- **Problem to solve**
Both the line below containing "approximately 540 nW/um2" and the line containing "- Post-Route Setup TNS: -0.1664 ns", along with every line between them, should be repeated exactly; no other line belongs in the answer.

- **Given data**
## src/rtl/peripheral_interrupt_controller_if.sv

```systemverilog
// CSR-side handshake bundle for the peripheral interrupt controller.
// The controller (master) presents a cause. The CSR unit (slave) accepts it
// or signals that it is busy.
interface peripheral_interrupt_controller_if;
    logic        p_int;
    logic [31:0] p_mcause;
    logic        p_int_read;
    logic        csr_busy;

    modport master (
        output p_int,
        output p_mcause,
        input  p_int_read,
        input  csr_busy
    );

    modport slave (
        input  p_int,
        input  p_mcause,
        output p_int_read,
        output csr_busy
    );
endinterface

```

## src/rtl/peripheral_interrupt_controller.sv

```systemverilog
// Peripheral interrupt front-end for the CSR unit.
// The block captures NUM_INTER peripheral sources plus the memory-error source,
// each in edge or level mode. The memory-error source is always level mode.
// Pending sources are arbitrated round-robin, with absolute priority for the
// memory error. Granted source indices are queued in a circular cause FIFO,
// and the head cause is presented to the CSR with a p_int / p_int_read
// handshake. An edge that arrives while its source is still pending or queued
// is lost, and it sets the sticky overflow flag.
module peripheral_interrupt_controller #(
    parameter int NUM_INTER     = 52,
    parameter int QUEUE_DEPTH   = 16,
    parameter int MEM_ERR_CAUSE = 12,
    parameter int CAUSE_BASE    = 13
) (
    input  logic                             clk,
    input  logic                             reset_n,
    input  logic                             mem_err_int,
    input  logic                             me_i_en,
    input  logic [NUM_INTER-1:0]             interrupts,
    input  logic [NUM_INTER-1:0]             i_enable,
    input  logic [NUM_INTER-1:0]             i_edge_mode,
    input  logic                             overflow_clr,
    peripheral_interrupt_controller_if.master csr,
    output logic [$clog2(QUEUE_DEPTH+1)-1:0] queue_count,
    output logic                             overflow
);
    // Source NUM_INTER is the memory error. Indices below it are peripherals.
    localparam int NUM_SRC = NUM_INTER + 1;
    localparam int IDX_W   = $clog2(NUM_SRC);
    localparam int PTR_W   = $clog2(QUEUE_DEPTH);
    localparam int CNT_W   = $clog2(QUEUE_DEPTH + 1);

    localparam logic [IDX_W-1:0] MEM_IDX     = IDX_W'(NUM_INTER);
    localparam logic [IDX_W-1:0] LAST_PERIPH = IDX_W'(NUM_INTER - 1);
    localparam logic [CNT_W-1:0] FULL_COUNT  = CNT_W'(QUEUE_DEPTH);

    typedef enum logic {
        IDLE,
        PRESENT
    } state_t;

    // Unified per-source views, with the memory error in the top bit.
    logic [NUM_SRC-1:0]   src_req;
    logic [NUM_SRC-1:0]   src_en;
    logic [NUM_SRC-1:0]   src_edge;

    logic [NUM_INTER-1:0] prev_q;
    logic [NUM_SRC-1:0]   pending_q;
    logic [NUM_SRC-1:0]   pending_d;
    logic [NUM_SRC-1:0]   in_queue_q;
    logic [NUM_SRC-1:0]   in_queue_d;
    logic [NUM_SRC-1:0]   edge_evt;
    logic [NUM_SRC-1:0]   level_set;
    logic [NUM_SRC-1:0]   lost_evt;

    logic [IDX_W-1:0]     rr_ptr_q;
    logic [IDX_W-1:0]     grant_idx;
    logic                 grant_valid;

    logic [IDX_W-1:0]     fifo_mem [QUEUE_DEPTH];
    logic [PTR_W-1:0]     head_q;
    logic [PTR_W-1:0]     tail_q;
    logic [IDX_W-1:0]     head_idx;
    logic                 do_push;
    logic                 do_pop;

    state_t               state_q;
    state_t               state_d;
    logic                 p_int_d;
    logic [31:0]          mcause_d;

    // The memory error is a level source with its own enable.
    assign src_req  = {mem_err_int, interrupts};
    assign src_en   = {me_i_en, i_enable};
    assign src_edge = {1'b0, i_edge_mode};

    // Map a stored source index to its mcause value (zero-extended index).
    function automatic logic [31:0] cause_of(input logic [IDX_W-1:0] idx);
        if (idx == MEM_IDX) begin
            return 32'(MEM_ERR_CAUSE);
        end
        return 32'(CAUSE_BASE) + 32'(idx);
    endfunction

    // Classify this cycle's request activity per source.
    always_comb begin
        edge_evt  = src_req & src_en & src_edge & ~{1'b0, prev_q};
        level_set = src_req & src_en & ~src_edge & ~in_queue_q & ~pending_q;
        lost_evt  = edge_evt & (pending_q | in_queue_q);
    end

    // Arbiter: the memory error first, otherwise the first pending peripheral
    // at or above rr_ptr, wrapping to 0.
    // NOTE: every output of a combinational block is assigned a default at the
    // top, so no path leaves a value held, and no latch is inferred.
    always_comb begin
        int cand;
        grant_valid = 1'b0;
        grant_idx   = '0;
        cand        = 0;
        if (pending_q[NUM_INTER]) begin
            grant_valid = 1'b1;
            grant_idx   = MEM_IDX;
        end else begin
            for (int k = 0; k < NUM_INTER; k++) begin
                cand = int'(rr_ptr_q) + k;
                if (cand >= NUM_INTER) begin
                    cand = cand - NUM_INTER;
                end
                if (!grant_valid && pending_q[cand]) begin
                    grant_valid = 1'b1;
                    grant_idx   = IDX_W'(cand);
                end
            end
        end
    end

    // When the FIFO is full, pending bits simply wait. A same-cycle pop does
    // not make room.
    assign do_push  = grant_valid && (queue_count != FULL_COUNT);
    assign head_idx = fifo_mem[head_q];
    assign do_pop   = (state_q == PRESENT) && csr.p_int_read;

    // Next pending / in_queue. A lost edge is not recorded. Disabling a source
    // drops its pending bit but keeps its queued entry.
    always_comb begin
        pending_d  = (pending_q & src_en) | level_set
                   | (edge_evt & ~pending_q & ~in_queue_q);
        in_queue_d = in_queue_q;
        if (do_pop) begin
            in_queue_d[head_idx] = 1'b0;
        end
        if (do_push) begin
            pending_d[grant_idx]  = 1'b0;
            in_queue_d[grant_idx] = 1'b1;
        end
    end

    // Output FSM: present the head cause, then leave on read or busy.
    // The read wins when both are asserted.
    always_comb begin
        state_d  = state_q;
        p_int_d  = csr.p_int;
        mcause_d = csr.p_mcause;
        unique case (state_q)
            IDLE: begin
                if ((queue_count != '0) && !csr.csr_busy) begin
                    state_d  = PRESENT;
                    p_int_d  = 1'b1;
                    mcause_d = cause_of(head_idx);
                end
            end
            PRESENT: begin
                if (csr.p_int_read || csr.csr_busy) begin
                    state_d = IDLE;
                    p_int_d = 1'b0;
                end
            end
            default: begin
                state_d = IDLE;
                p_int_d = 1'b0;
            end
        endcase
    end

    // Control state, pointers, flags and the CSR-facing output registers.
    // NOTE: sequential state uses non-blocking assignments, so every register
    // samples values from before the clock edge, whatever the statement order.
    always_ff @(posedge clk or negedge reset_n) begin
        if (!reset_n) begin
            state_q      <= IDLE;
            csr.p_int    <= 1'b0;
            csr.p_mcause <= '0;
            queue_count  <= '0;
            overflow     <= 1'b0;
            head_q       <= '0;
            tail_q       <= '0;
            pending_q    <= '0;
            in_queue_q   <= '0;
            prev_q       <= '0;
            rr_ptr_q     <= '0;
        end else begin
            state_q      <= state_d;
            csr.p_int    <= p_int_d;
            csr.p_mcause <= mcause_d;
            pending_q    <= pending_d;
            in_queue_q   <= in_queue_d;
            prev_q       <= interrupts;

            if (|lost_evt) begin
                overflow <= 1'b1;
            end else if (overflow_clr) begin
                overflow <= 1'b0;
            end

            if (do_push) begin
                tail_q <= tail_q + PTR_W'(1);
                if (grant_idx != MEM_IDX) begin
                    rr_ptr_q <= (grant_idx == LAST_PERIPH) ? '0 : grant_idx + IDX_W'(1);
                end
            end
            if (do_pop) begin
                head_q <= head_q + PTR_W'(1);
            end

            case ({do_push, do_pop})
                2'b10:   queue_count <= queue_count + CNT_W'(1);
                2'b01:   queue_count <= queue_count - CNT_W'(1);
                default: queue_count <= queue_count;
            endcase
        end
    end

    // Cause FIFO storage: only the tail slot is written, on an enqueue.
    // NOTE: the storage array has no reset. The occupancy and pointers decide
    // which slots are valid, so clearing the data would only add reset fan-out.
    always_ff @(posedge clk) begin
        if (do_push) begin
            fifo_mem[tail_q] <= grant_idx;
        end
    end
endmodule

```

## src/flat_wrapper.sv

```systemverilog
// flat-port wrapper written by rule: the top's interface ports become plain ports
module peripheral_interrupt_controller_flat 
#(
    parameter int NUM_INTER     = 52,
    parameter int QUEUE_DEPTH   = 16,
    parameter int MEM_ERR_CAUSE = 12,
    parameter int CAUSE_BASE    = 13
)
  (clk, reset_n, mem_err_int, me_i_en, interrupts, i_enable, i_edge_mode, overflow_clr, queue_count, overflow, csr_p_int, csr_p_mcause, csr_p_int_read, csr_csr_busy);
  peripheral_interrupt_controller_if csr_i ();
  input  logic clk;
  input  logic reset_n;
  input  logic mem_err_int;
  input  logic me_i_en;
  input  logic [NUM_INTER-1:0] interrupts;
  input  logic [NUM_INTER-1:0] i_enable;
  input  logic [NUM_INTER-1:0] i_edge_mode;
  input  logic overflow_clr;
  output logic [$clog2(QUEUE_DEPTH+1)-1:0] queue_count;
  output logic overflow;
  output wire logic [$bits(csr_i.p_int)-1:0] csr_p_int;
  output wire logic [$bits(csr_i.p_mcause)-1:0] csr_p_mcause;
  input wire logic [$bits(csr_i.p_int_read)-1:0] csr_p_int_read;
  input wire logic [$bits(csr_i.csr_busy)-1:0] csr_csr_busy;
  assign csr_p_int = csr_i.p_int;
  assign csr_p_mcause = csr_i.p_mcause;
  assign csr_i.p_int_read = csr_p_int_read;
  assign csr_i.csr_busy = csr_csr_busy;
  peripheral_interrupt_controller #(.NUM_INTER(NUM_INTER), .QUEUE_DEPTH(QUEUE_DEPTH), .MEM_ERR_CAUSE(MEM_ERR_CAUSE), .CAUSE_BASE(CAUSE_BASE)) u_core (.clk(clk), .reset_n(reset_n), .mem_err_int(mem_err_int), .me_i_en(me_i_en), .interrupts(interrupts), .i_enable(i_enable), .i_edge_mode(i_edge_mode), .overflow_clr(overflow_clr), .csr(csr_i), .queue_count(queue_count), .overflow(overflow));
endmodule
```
...
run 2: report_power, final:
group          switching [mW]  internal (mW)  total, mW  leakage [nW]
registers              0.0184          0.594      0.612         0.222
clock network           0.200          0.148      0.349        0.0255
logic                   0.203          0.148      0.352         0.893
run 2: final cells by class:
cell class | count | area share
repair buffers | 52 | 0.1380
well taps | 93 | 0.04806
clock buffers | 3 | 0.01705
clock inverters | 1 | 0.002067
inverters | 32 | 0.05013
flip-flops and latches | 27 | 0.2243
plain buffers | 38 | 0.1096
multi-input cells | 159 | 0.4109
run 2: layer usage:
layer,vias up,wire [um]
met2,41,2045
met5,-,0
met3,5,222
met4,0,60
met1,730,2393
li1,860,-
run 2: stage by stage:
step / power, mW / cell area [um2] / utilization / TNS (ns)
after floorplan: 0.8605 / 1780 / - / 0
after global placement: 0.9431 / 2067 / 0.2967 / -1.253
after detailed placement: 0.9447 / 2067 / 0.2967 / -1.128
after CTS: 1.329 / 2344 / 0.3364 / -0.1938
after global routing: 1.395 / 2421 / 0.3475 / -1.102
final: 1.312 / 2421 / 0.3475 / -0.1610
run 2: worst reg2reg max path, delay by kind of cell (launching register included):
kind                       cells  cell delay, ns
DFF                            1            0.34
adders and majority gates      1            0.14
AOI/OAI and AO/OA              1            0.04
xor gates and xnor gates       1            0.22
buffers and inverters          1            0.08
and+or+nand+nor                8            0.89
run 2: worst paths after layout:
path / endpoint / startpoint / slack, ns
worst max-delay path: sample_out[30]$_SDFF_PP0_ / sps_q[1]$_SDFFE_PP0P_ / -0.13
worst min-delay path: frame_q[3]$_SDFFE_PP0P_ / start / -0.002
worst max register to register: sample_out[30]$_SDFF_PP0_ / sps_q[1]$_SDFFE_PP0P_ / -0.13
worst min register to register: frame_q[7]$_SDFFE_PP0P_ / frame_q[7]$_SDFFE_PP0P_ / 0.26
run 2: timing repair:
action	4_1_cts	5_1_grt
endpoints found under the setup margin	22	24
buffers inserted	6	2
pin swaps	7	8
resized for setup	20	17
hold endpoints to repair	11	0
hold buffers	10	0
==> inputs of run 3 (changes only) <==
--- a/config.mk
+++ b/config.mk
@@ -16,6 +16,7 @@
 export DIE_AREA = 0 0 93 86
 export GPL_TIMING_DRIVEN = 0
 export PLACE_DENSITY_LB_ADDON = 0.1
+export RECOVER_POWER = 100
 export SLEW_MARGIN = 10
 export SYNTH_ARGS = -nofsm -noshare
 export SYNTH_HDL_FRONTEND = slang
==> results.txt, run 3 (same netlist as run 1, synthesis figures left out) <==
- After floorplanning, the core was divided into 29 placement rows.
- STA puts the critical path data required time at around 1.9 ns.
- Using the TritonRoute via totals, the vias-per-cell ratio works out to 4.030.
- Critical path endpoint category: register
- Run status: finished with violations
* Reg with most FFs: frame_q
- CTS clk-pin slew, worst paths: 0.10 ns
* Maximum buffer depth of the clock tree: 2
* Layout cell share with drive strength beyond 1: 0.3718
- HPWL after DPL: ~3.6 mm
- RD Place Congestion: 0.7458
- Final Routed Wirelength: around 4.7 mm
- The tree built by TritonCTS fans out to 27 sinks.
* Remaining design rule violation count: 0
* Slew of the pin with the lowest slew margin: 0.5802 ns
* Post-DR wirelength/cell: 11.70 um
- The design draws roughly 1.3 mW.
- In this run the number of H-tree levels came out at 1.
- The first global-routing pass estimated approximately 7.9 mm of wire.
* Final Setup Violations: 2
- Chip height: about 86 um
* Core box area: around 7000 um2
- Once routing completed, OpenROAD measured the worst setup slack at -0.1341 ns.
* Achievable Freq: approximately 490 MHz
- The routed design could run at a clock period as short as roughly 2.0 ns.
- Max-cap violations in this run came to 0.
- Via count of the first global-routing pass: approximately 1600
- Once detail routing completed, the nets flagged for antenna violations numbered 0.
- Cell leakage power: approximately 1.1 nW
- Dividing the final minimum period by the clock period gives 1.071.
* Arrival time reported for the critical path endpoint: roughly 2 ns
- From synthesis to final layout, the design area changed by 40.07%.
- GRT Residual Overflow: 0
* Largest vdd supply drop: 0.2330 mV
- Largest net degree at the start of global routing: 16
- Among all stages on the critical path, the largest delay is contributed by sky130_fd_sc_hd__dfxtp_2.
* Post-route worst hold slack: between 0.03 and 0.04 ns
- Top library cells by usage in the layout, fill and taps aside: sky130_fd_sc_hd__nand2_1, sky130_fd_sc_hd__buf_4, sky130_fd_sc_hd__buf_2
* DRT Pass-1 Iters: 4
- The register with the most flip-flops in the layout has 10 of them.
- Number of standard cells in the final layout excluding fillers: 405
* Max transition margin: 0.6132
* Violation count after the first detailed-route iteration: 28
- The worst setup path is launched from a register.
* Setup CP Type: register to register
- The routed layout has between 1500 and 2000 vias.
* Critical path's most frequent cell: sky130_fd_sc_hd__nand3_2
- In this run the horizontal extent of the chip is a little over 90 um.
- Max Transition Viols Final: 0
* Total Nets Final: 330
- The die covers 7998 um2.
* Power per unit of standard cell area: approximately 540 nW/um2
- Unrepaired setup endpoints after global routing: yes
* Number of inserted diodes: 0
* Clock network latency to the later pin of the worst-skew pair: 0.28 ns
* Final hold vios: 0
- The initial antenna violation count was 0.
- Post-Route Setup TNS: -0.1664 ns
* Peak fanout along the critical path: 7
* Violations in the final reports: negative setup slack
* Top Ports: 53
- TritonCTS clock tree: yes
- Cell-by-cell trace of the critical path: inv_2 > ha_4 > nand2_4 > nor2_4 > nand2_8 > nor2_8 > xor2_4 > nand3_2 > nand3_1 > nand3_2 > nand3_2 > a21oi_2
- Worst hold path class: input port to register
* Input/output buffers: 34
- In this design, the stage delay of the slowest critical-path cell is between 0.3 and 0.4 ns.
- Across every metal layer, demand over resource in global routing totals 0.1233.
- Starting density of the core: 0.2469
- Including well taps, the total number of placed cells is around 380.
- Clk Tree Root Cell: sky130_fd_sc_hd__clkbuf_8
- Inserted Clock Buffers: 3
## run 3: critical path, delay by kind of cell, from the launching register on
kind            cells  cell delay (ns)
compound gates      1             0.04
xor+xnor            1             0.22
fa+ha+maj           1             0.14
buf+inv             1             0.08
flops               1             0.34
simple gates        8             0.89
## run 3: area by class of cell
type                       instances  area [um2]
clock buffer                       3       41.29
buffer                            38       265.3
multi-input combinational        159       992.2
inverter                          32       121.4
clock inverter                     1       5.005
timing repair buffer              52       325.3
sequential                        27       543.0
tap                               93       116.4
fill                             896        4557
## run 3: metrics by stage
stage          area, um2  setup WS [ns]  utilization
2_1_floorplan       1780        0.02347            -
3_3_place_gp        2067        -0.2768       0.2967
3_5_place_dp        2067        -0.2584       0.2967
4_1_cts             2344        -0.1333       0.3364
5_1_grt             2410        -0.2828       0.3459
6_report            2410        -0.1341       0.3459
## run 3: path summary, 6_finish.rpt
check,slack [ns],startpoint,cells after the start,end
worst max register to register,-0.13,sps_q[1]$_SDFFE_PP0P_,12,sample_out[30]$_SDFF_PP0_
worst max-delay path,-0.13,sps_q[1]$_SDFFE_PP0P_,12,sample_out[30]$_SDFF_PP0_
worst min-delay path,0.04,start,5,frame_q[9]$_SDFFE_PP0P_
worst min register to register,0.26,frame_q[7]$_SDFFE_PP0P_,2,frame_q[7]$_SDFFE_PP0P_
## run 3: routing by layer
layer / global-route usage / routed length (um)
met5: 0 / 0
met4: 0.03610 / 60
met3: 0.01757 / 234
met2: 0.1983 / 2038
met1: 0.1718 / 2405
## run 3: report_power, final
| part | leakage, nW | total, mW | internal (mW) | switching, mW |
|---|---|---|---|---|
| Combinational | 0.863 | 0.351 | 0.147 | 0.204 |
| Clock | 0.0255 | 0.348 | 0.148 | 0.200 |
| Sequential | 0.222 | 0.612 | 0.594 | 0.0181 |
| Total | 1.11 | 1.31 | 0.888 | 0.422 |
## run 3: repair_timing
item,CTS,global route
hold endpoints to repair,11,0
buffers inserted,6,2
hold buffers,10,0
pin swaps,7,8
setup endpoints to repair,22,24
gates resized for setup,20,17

- **Answer space**
* Power per unit of standard cell area: approximately 540 nW/um2
- Unrepaired setup endpoints after global routing: yes
* Number of inserted diodes: 0
* Clock network latency to the later pin of the worst-skew pair: 0.28 ns
* Final hold vios: 0
- The initial antenna violation count was 0.
- Post-Route Setup TNS: -0.1664 ns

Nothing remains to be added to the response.